Восток Ирландии управлялся более крупным королевством еще с двенадцатого века, но лишь при Кромвеле, в 1650-х, господство стало абсолютным. С того момента ирландская земля понемногу превратилась в собственность британских протестантов, а ирландские католики скатились до уровня обедневших и безземельных крестьян.
От отчаяния ирландцы обратились к помощи французских революционеров против англичан, а Великобритания ответила искоренением последних остатков ирландского протестантского самоуправления. В 1801-м Ирландия была включена в состав Объединенного Королевства, и теперь покоренная земля управлялась из Лондона, хотя она и могла еще избрать несколько протестантов в парламент.
Поскольку условия в Ирландии все ухудшались, все больше ирландцев эмигрировали в Соединенные Штаты, где их приветствовали как дешевую рабочую силу, но относились к ним настороженно из-за их католицизма, и те нередко попадали в конфликты.

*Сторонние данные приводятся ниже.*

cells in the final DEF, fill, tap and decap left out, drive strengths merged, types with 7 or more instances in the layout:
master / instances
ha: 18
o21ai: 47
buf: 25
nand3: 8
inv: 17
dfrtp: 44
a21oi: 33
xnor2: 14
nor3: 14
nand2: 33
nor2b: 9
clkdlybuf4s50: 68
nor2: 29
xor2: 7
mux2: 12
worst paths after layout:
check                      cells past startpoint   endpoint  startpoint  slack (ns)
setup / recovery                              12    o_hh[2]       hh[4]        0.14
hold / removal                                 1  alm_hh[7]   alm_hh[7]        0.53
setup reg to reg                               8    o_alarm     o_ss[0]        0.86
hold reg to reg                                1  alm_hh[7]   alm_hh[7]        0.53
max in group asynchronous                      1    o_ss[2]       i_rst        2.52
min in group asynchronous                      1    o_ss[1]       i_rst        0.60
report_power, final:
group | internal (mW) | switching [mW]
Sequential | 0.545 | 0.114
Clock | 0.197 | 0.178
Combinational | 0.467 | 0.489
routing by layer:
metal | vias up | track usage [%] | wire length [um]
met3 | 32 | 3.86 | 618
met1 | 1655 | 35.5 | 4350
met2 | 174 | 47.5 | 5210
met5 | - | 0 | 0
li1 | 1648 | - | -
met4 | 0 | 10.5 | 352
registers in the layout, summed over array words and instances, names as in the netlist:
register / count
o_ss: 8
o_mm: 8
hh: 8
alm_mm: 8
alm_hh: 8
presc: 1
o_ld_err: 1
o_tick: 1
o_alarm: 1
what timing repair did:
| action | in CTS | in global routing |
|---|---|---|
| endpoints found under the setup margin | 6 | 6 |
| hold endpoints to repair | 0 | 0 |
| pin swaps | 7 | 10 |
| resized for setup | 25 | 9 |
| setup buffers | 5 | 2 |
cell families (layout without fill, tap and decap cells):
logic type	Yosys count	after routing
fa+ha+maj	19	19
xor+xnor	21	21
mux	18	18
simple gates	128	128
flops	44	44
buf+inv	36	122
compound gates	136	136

На лучшие рабочие места, как тогда слишком часто говорили, «от ирландцев заявления не принимались».
После 1845 года, когда росший в Европе картофель стал чахнуть вследствие грибкового заболевания, прозванного «картофельной болезнью», иммиграция хлынула потоком. В Ирландии картофель гнил в земле, и ирландские крестьяне, которые теперь зависели почти лишь от него, должны были гнить вместе с ним.
Из населения в восемь миллионов один миллион погиб (на что британцы взирали более-менее безучастно), а полтора уехали в Соединенные Штаты. На тот момент численность жителей острова составляла едва ли больше половины той, что была в 1845-м.
За 1800-е, по общим оценкам, около четырех миллионов ирландцев прошли через Золотую Дверь и как неквалифицированные рабочие помогли построить немало больших объектов, включая каналы и железные дороги, и это ознаменовало вступление Соединенных Штатов в эпоху индустриализации.
Несмотря на свою бедность, на антикатолические и особенно антиирландские предубеждения, с которыми их встретили, у ирландских иммигрантов были преимущества по сравнению с иммигрантами из других стран Европы. С одной стороны, они говорили по-английски, а с другой — были знакомы с механизмом демократического управления. В больших городах, в тех же Нью-Йорке и Бостоне, они быстро обрели доминирующее влияние в Демократической партии. Взгляды их стали важны для законодателей, поскольку они контролировали немало голосов, и взгляды эти, что вполне понятно, включали в себя стойкую неприязнь к Великобритании.